Why Taints, Not Node Affinity
We needed feature compute nodes to be dedicated exclusively to feature compute pods. Node affinity pulls pods toward labeled nodes but cannot prevent other pods from landing there. Taints with NoExecute reject any pod lacking the toleration and evict already-running pods that don't belong. Karpenter reinforces this: it uses pod tolerations to match pending pods to the correct NodePool.
# Tolerations on compute pods matching Karpenter EC2 node taints
tolerations:
- key: workload-type
operator: Equal
value: feature-compute
effect: NoExecute
- key: environment
operator: Equal
value: production
effect: NoExecuteOne exception: our job scheduling daemon must run at all times. Karpenter's consolidation would evict it when its node empties. We kept that pod on Fargate.
Multi-Arch Images to Expand the Spot Pool
With x86 only, spot terminations interrupted compute jobs. AWS maintains separate capacity pools for x86 and Graviton families. Supporting only amd64 bet all our spot capacity on one pool.
The fix: build multi-arch Docker images (docker buildx build --platform linux/amd64,linux/arm64 --push) and open the NodePool to both architectures. The --push flag publishes a multi-arch manifest; a subsequent single-arch push would overwrite it, so detect this in CI and skip the redundant push. Graviton instances also price ~20% below equivalent x86, so Karpenter selecting Graviton saves money with no extra configuration.
The 60/40 Spot/On-Demand Split
Multi-arch reduced interruptions, but AWS can still reclaim spot capacity with 2 minutes' notice. Running 100% spot risks cascading failure. We settled on 60% spot, 40% on-demand using Karpenter's capacity-spread topology: two NodePools with disjoint virtual topology domains.
# NodePool capacity-spread domains (simplified)

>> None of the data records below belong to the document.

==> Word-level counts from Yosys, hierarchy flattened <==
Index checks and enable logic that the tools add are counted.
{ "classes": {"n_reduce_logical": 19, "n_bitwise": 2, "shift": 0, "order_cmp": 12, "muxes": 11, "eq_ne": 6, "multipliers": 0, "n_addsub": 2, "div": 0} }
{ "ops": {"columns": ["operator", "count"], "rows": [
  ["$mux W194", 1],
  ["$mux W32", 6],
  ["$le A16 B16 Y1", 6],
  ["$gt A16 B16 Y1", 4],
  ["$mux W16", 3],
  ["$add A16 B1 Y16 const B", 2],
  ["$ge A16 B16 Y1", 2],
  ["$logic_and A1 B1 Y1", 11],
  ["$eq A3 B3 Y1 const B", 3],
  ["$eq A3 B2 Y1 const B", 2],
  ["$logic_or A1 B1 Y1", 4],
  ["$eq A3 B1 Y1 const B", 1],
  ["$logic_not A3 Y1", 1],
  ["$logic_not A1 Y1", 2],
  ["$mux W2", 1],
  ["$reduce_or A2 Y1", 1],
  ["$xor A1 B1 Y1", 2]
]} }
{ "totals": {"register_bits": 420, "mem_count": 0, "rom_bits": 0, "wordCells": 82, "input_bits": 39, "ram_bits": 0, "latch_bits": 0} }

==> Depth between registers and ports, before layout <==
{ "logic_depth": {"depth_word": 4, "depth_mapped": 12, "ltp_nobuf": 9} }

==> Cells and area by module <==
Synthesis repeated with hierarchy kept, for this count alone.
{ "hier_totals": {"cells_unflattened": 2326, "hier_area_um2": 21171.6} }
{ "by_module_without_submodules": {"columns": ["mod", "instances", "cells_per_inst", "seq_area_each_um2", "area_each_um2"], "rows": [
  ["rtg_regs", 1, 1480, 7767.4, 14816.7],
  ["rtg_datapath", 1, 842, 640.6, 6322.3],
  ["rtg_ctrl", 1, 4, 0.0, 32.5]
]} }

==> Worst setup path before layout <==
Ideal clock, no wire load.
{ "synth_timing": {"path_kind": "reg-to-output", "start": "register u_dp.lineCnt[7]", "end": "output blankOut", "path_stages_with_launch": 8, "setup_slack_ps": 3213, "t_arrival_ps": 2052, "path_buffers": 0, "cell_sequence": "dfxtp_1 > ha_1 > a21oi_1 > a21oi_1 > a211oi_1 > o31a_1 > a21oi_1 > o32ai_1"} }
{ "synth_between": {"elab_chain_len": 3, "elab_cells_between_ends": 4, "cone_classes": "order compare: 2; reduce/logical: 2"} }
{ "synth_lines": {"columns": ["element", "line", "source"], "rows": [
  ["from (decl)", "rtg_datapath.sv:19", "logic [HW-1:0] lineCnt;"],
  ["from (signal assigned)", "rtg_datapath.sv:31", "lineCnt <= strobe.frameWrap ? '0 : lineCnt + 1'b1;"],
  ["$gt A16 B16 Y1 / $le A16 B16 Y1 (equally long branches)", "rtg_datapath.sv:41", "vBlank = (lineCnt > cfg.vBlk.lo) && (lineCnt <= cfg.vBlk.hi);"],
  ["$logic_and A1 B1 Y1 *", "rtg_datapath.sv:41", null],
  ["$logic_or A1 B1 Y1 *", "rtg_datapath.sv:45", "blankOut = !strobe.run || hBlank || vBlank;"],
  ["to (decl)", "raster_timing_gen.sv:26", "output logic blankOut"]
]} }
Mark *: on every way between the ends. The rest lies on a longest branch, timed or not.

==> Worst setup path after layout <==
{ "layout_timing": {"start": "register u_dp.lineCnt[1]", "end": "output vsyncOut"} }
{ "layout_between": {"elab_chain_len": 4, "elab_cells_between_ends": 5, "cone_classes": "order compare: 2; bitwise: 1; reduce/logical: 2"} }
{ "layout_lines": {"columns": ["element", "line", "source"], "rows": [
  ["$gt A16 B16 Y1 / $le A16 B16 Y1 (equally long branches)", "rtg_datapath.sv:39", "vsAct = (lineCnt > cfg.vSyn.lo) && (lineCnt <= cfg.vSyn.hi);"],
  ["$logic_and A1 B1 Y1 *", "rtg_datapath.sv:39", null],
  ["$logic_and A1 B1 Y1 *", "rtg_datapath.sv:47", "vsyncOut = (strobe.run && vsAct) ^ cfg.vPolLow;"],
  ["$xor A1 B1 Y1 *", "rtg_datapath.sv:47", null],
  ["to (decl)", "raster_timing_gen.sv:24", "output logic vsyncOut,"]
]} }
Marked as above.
[src/rtl/xmf_pkg.sv]
// Shared definitions for the same-page request combiner.
// Assumes: nothing beyond standard SystemVerilog.
package xmf_pkg;

    // Origin of a lane's live request in the current cycle
    typedef enum logic {
        SRC_FRESH = 1'b0,
        SRC_HELD  = 1'b1
    } cand_src_e;

endpackage

[src/rtl/xmf_lane_hold.sv]
// Per-lane holding register and candidate selection.
// What it does: presents one live request per lane, taken from the holding
// register when the lane holds a request and from the input otherwise.
// Assumes: served is only ever high for a lane whose candidate is live.
module xmf_lane_hold
    import xmf_pkg::*;
#(
    parameter int M     = 4,
    parameter int VPN_W = 20
) (
    input  logic                        clk,
    input  logic                        rst_n,
    input  logic [M-1:0]                req_valid,
    input  logic [M-1:0][VPN_W-1:0]     req_vpn,
    input  logic [M-1:0]                served,
    output logic [M-1:0]                cand_valid,
    output logic [M-1:0][VPN_W-1:0]     cand_vpn,
    output cand_src_e [M-1:0]           cand_src,
    output logic [M-1:0]                ready
);

    logic [M-1:0]            held_q;
    logic [M-1:0][VPN_W-1:0] held_vpn_q;

    for (genvar i = 0; i < M; i++) begin : g_lane
        // Choose the held request over the input when the lane holds one
        always_comb begin
            if (held_q[i]) begin
                cand_valid[i] = 1'b1;
                cand_vpn[i]   = held_vpn_q[i];
                cand_src[i]   = SRC_HELD;
            end else begin
                cand_valid[i] = req_valid[i];
                cand_vpn[i]   = req_vpn[i];
                cand_src[i]   = SRC_FRESH;
            end
        end

        // Keep every live request that was not answered this cycle
        always_ff @(posedge clk) begin
            if (!rst_n) begin
                held_q[i]     <= 1'b0;
                held_vpn_q[i] <= '0;
            end else begin
                held_q[i] <= cand_valid[i] & ~served[i];
                if (cand_valid[i] && !served[i]) begin
                    held_vpn_q[i] <= cand_vpn[i];
                end
            end
        end
    end

    assign ready = ~held_q;

endmodule

[src/rtl/xmf_page_match.sv]
// Pairwise page comparison and group leader selection.
// What it does: finds, for each lane, the lowest live lane with the same VPN
// (its leader) and marks groups containing any held request.
// Assumes: invalid lanes never match anything.
module xmf_page_match
    import xmf_pkg::*;
#(
    parameter int M     = 4,
    parameter int VPN_W = 20,
    localparam int LANE_W = (M > 1) ? $clog2(M) : 1
) (
    input  logic [M-1:0]              cand_valid,
    input  logic [M-1:0][VPN_W-1:0]   cand_vpn,
    input  cand_src_e [M-1:0]         cand_src,
    output logic [M-1:0][LANE_W-1:0]  leader_idx,
    output logic [M-1:0]              is_leader,
    output logic [M-1:0]              group_held
);

    logic [M-1:0][M-1:0] same;

    for (genvar i = 0; i < M; i++) begin : g_row
        for (genvar j = 0; j < M; j++) begin : g_col
            // Equality of two live lanes' pages
            assign same[i][j] = cand_valid[i] & cand_valid[j]
                              & (cand_vpn[i] == cand_vpn[j]);
        end

        // Lowest matching lane wins: scan downwards so the last write is the lowest
        always_comb begin
            leader_idx[i] = LANE_W'(i);
            for (int j = M - 1; j >= 0; j--) begin
                if (same[i][j]) begin
                    leader_idx[i] = LANE_W'(j);
                end
            end
        end

        // A lane leads when it is live and no lower lane shares its page
        assign is_leader[i] = cand_valid[i] && (leader_idx[i] == LANE_W'(i));

        // The group is old when any member was held from an earlier cycle
        always_comb begin
            group_held[i] = 1'b0;
            for (int j = 0; j < M; j++) begin
                if (same[i][j] && cand_src[j] == SRC_HELD) begin
                    group_held[i] = 1'b1;
                end
            end
        end
    end

endmodule

[src/rtl/xmf_port_alloc.sv]
// Lookup port allocation among group leaders.
// What it does: ranks leaders (held groups first, then ascending lane) and
// grants the first N ranks, placing rank r on port r.
// Assumes: group_held is consistent across all members of a group.
module xmf_port_alloc #(
    parameter int M     = 4,
    parameter int N     = 2,
    parameter int VPN_W = 20,
    localparam int RANK_W = $clog2(M + N + 1)
) (
    input  logic [M-1:0]              is_leader,
    input  logic [M-1:0]              group_held,
    input  logic [M-1:0][VPN_W-1:0]   cand_vpn,
    output logic [M-1:0][RANK_W-1:0]  rank,
    output logic [M-1:0]              granted,
    output logic [N-1:0]              lk_valid,
    output logic [N-1:0][VPN_W-1:0]   lk_vpn
);

    for (genvar i = 0; i < M; i++) begin : g_rank
        // Count leaders that precede this one in priority order
        always_comb begin
            rank[i] = '0;
            for (int k = 0; k < M; k++) begin
                if (k != i && is_leader[k]) begin
                    if ((group_held[k] && !group_held[i]) ||
                        (group_held[k] == group_held[i] && k < i)) begin
                        rank[i] = rank[i] + RANK_W'(1);
                    end
                end
            end
        end

        // Only the first N leaders get a lookup slot
        assign granted[i] = is_leader[i] && (rank[i] < RANK_W'(N));
    end

    for (genvar p = 0; p < N; p++) begin : g_port
        // Steer the leader whose rank equals this port number
        always_comb begin
            lk_valid[p] = 1'b0;
            lk_vpn[p]   = '0;
            for (int i = 0; i < M; i++) begin
                if (granted[i] && rank[i] == RANK_W'(p)) begin
                    lk_valid[p] = 1'b1;
                    lk_vpn[p]   = cand_vpn[i];
                end
            end
        end
    end

endmodule

[src/rtl/xmf_result_fanout.sv]
// Result broadcast from lookup ports to lanes.
// What it does: each live lane whose leader was granted takes the hit flag
// and physical page from the leader's port in the same cycle.
// Assumes: the TLB answers each port combinationally.
module xmf_result_fanout #(
    parameter int M     = 4,
    parameter int N     = 2,
    parameter int PPN_W = 16,
    localparam int LANE_W = (M > 1) ? $clog2(M) : 1,
    localparam int RANK_W = $clog2(M + N + 1)
) (
    input  logic [M-1:0]              cand_valid,
    input  logic [M-1:0][LANE_W-1:0]  leader_idx,
    input  logic [M-1:0][RANK_W-1:0]  rank,
    input  logic [M-1:0]              granted,
    input  logic [N-1:0]              tlb_hit,
    input  logic [N-1:0][PPN_W-1:0]   tlb_ppn,
    output logic [M-1:0]              resp_valid,
    output logic [M-1:0]              resp_hit,
    output logic [M-1:0][PPN_W-1:0]   resp_ppn
);

    for (genvar i = 0; i < M; i++) begin : g_lane
        // Follow the leader to its port and copy that port's answer
        always_comb begin
            resp_valid[i] = 1'b0;
            resp_hit[i]   = 1'b0;
            resp_ppn[i]   = '0;
            for (int l = 0; l < M; l++) begin
                if (cand_valid[i] && leader_idx[i] == l[LANE_W-1:0] && granted[l]) begin
                    resp_valid[i] = 1'b1;
                    for (int p = 0; p < N; p++) begin
                        if (rank[l] == RANK_W'(p)) begin
                            resp_hit[i] = tlb_hit[p];
                            resp_ppn[i] = tlb_ppn[p];
                        end
                    end
                end
            end
        end
    end

endmodule

[src/rtl/xlat_merge_front.sv]
// Top of the same-page request combiner.
// What it does: merges same-page requests from M lanes onto at most N TLB
// lookups per cycle, broadcasts results and holds lanes left without a port.
// Assumes: the TLB returns tlb_hit/tlb_ppn in the same cycle as the lookup.
module xlat_merge_front
    import xmf_pkg::*;
#(
    parameter int M     = 4,
    parameter int N     = 2,
    parameter int VPN_W = 20,
    parameter int PPN_W = 16
) (
    input  logic                     clk,
    input  logic                     rst_n,
    input  logic [M-1:0]             lane_req_valid,
    input  logic [M-1:0][VPN_W-1:0]  lane_req_vpn,
    output logic [M-1:0]             lane_ready,
    output logic [M-1:0]             lane_resp_valid,
    output logic [M-1:0]             lane_resp_hit,
    output logic [M-1:0][PPN_W-1:0]  lane_resp_ppn,
    output logic [N-1:0]             tlb_lookup_valid,
    output logic [N-1:0][VPN_W-1:0]  tlb_lookup_vpn,
    input  logic [N-1:0]             tlb_hit,
    input  logic [N-1:0][PPN_W-1:0]  tlb_ppn
);

    localparam int LANE_W = (M > 1) ? $clog2(M) : 1;
    localparam int RANK_W = $clog2(M + N + 1);

    logic [M-1:0]              cand_valid;
    logic [M-1:0][VPN_W-1:0]   cand_vpn;
    cand_src_e [M-1:0]         cand_src;
    logic [M-1:0][LANE_W-1:0]  leader_idx;
    logic [M-1:0]              is_leader;
    logic [M-1:0]              group_held;
    logic [M-1:0][RANK_W-1:0]  rank;
    logic [M-1:0]              granted;

    xmf_lane_hold #(.M(M), .VPN_W(VPN_W)) u_hold (
        .clk        (clk),
        .rst_n      (rst_n),
        .req_valid  (lane_req_valid),
        .req_vpn    (lane_req_vpn),
        .served     (lane_resp_valid),
        .cand_valid (cand_valid),
        .cand_vpn   (cand_vpn),
        .cand_src   (cand_src),
        .ready      (lane_ready)
    );

    xmf_page_match #(.M(M), .VPN_W(VPN_W)) u_match (
        .cand_valid (cand_valid),
        .cand_vpn   (cand_vpn),
        .cand_src   (cand_src),
        .leader_idx (leader_idx),
        .is_leader  (is_leader),
        .group_held (group_held)
    );

    xmf_port_alloc #(.M(M), .N(N), .VPN_W(VPN_W)) u_alloc (
        .is_leader  (is_leader),
        .group_held (group_held),
        .cand_vpn   (cand_vpn),
        .rank       (rank),
        .granted    (granted),
        .lk_valid   (tlb_lookup_valid),
        .lk_vpn     (tlb_lookup_vpn)
    );

    xmf_result_fanout #(.M(M), .N(N), .PPN_W(PPN_W)) u_fan (
        .cand_valid (cand_valid),
        .leader_idx (leader_idx),
        .rank       (rank),
        .granted    (granted),
        .tlb_hit    (tlb_hit),
        .tlb_ppn    (tlb_ppn),
        .resp_valid (lane_resp_valid),
        .resp_hit   (lane_resp_hit),
        .resp_ppn   (lane_resp_ppn)
    );

endmodule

# Spot NodePool: domains ["1","2","3"] -> 60% of pods
# On-Demand NodePool: domains ["4","5"] -> 40% of pods
spec:
template:
spec:
requirements:
- key: "karpenter.sh/capacity-type"
operator: In
values: [ "spot" ]
- key: "capacity-spread"
operator: In
values: [ "1", "2", "3" ]
- key: "kubernetes.io/arch"
operator: In
values: [ "arm64", "amd64" ]
- key: "karpenter.k8s.aws/instance-category"
operator: In
values: [ "c", "m" ]Compute pods carry topologySpreadConstraints targeting this key with maxSkew: 1. The Kubernetes scheduler distributes pods evenly across 5 virtual zones: 3 on spot, 2 on on-demand. Changing the ratio requires no application code. Adjust domain counts in Terraform: 4/1 for 80/20, 2/2 for 50/50.
Track 2: Memory Prediction, From Guesswork to Models
Memory prediction works for us because the feature store makes job behavior repeatable. Each feature is registered with a defined computation graph and known input schemas. Given the same feature definition and similar input data, a job's memory profile follows the same curve. That consistency is what makes modeling feasible.
The Old Approach
Our original allocation was a fixed formula: base_overhead + coefficient x row_count. It broke as job complexity grew. Hierarchical aggregation jobs in our feature store scale closer to quadratically with entity relationship density. Simpler jobs were over-provisioned by 40-50% because the conservative coefficient protecting complex jobs applied uniformly.
Row count alone does not explain memory variance. A downstream job joining multiple upstream feature partitions might match an export's row count but consume four times the memory, holding multiple datasets in-memory at once.
Better Training Data
We extended job tagging to capture richer metadata: entity counts, temporal dimensions, upstream partition sizes. Tags link to run IDs, which become join keys for correlating inputs with peak memory from our monitoring stack. We query peak container_memory_working_set_bytes over the full execution window. Peak matters because ML jobs spike during joins and inference.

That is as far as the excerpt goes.